Source records –
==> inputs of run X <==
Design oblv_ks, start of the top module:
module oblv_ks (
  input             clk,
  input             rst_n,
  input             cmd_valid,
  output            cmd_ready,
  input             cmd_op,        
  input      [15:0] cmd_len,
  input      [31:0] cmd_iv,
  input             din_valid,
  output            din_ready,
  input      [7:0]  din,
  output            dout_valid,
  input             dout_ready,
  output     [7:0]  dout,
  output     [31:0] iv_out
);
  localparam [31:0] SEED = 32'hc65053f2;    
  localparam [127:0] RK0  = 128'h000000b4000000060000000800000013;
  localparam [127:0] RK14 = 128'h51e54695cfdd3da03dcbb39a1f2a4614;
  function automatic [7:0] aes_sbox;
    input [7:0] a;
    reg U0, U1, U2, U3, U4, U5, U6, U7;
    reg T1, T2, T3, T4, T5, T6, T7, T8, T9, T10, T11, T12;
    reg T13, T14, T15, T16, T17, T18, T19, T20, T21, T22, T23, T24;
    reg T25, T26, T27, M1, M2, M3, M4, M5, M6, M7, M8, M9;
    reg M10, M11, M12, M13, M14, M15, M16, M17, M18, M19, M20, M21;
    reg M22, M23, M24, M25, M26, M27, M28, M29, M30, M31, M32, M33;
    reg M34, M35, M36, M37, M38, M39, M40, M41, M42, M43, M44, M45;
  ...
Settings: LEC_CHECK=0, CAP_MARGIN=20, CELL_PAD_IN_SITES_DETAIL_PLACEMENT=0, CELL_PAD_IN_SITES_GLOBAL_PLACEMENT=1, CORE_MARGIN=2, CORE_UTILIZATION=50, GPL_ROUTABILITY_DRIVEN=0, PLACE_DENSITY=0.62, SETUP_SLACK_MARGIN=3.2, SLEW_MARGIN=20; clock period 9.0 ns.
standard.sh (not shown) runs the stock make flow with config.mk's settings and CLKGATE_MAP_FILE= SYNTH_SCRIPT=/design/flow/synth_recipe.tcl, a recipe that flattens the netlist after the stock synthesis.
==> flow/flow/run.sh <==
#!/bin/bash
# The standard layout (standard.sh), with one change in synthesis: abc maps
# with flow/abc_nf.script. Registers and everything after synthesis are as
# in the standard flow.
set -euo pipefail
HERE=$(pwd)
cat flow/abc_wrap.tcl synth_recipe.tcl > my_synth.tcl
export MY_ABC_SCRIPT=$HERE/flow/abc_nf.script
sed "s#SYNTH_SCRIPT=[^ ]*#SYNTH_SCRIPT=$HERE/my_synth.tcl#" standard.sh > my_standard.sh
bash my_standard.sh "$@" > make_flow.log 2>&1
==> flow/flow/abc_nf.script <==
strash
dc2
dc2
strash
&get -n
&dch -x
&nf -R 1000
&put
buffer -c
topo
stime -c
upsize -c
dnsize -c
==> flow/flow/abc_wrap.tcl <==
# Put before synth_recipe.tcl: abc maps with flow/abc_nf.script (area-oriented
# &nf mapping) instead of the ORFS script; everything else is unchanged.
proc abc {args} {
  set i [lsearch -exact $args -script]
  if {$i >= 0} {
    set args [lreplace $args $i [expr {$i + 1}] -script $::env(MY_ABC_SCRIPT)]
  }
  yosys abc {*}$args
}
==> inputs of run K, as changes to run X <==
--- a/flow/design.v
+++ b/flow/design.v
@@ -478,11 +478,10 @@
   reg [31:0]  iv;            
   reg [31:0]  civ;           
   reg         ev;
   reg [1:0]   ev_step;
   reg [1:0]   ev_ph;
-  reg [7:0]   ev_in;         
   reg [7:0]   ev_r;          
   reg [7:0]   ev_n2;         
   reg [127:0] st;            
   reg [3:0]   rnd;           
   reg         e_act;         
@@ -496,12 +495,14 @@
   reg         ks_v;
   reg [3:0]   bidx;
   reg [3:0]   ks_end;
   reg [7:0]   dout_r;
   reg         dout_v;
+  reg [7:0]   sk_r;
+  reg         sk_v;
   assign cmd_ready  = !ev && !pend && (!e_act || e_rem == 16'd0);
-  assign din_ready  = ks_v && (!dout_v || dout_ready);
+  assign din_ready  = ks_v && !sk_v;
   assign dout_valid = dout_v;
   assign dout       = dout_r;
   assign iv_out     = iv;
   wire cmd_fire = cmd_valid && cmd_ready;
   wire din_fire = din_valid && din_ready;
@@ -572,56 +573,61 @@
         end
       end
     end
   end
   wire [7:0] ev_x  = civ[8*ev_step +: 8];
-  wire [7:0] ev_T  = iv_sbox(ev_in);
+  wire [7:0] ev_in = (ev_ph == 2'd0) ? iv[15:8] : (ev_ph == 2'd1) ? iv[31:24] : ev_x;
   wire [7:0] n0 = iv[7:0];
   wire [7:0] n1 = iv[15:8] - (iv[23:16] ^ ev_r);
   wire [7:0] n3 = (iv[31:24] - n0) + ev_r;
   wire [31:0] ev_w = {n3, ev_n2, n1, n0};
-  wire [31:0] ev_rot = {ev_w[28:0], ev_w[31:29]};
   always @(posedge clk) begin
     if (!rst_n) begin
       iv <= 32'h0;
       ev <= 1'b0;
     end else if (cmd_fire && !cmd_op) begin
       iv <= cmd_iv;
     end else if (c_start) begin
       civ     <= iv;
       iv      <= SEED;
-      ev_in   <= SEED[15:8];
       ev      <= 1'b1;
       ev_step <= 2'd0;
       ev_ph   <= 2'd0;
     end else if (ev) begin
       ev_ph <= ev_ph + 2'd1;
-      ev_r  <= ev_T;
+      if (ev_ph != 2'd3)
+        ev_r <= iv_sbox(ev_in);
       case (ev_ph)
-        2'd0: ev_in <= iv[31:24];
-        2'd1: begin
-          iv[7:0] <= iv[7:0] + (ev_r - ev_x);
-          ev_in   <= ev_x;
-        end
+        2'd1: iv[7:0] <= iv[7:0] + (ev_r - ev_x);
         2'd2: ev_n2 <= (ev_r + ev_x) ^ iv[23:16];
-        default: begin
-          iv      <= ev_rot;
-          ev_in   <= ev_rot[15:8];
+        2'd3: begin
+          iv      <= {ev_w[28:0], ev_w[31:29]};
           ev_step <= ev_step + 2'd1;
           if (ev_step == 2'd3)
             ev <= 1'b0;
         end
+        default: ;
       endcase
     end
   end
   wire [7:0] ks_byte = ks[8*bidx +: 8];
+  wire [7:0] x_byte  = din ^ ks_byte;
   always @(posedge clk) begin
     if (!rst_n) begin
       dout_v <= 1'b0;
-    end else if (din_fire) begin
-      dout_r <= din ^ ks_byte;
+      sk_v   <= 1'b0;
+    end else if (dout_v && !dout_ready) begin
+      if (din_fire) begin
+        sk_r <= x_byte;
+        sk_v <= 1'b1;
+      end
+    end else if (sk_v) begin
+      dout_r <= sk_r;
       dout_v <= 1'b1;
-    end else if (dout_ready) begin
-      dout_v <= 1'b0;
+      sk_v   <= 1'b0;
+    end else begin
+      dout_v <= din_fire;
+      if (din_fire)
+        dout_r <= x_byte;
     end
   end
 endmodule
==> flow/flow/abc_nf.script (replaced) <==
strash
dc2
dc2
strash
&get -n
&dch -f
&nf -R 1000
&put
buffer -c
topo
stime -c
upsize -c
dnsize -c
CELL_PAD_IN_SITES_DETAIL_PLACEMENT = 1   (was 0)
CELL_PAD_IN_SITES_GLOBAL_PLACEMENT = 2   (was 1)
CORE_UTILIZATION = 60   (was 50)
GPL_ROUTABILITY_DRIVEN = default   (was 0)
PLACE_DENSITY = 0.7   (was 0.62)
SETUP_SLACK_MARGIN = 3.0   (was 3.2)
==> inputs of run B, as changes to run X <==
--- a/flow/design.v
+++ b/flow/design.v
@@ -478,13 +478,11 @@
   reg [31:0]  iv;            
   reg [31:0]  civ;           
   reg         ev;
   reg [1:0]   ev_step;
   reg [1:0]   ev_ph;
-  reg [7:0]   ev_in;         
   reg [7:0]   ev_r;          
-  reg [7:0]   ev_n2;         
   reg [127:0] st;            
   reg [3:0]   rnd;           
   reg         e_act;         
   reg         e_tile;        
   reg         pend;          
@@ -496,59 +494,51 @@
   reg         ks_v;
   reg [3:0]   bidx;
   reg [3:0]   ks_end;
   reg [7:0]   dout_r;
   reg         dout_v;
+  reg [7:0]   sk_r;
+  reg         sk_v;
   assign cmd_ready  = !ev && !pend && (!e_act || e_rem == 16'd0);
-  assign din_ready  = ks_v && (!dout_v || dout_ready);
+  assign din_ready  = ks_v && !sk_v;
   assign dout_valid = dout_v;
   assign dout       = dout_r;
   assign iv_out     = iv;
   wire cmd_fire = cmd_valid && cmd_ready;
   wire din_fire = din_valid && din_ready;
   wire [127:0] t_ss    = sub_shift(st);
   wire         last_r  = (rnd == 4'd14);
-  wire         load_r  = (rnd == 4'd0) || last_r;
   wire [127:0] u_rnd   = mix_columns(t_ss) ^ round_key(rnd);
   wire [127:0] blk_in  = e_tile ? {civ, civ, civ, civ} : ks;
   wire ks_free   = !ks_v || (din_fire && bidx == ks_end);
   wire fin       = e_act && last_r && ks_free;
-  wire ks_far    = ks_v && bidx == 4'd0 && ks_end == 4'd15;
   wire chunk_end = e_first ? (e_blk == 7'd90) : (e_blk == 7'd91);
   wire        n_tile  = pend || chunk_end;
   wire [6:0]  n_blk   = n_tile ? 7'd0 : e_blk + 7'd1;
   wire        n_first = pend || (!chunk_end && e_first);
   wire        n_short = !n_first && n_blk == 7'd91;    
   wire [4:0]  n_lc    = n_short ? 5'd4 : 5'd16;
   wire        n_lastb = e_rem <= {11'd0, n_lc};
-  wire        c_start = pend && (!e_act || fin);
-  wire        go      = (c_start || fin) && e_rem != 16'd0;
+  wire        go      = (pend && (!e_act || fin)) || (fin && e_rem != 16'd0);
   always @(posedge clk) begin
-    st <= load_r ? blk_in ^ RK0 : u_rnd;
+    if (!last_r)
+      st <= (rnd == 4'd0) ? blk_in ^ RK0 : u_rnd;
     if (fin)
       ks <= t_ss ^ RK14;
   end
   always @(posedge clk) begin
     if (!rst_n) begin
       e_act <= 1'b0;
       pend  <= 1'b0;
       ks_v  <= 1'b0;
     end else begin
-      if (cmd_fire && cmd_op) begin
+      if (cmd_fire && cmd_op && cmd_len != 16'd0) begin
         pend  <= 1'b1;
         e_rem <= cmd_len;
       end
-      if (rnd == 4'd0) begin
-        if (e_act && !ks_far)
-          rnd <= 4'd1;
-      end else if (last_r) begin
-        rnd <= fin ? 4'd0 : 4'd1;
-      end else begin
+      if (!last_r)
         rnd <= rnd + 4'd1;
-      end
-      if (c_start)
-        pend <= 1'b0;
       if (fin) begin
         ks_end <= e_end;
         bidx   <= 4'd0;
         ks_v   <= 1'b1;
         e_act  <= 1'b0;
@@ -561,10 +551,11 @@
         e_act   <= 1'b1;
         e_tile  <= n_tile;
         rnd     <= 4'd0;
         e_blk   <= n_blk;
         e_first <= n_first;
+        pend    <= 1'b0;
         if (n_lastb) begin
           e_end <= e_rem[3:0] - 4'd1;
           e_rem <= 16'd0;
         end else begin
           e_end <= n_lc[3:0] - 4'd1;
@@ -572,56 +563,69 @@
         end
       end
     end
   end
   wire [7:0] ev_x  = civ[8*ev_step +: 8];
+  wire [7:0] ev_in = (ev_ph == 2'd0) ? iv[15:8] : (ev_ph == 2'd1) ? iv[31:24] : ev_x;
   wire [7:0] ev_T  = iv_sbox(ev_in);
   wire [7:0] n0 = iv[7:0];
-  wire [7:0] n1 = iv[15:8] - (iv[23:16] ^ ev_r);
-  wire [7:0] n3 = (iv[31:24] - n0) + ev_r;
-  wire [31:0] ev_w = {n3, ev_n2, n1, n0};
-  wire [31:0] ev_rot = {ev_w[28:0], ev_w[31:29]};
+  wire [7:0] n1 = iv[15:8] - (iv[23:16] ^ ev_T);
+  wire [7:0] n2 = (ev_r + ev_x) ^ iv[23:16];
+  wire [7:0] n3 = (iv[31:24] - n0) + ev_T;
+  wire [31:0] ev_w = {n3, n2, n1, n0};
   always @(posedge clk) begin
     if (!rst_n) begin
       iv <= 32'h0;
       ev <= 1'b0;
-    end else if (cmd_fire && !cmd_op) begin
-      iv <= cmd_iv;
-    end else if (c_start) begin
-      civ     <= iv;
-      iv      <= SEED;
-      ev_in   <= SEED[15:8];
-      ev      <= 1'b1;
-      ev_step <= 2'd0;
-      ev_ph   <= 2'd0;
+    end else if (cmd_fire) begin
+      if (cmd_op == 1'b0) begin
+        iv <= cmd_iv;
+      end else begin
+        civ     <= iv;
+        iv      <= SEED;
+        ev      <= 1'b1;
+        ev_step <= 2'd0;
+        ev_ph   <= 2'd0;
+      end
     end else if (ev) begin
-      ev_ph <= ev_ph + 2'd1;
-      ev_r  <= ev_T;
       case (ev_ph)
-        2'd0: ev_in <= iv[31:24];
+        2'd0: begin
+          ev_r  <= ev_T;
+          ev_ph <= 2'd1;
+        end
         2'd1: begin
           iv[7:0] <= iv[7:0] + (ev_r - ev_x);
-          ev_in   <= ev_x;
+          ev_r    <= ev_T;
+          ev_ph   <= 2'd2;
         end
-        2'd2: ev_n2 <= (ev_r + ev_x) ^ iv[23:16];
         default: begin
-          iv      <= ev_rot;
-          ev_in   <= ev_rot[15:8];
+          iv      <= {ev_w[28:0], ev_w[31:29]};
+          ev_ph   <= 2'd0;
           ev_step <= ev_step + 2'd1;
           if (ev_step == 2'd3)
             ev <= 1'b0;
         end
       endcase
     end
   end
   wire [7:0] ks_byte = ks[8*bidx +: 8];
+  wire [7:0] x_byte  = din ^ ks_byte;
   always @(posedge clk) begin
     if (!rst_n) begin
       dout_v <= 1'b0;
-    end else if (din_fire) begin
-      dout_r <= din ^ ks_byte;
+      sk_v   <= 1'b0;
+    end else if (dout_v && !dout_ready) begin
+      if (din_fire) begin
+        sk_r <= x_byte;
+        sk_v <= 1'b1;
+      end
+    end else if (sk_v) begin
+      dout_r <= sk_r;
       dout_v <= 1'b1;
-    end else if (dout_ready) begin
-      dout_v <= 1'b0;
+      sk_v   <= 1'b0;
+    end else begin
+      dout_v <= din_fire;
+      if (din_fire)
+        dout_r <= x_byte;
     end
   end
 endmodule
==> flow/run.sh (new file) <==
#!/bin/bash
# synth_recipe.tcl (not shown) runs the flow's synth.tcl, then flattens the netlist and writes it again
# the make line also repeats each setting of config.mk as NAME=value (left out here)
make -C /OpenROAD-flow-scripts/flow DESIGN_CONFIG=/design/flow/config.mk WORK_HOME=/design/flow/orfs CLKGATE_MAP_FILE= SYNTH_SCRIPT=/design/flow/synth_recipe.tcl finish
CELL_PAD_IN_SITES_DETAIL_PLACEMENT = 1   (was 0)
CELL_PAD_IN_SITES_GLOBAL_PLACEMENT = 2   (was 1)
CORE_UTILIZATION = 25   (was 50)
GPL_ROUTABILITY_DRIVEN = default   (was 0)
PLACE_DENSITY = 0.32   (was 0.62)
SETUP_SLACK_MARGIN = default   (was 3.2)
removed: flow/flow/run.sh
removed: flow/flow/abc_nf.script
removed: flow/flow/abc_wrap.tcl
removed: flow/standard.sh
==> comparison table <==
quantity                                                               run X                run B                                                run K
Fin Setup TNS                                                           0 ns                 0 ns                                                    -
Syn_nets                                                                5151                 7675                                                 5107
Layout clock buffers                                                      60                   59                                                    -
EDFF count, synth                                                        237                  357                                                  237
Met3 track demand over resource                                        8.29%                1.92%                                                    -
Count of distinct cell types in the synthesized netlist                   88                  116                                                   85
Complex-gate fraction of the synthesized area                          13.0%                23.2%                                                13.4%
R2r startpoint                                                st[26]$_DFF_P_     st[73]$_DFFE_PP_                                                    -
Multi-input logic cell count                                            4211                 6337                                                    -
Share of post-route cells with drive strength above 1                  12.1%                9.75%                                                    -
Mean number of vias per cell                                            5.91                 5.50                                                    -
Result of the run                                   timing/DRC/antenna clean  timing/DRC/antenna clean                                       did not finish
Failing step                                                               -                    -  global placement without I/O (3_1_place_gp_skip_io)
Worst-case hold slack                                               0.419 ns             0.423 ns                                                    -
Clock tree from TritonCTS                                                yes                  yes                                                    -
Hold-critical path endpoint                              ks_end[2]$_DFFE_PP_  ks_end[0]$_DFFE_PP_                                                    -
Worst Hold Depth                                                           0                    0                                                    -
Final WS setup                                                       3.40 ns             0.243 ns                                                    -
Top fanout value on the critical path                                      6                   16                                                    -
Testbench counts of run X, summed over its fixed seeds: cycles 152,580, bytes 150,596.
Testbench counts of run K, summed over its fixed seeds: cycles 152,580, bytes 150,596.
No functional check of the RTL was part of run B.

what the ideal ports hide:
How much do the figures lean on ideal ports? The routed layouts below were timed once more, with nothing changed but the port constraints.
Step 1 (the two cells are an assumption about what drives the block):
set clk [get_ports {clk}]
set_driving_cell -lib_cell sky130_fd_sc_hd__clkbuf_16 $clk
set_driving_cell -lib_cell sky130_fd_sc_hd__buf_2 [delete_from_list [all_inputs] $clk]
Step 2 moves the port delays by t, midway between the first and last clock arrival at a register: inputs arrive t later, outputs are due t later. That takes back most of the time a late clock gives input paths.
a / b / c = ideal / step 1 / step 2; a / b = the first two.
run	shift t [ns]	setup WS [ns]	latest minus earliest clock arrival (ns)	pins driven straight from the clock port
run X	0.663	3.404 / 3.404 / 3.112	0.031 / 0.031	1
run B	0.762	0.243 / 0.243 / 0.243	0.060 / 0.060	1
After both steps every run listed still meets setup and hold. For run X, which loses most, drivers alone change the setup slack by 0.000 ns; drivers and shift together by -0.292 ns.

Task brief – Select and copy each line from the data that includes the word "fixed".

Written response –
Testbench counts of run X, summed over its fixed seeds: cycles 152,580, bytes 150,596.
Testbench counts of run K, summed over its fixed seeds: cycles 152,580, bytes 150,596.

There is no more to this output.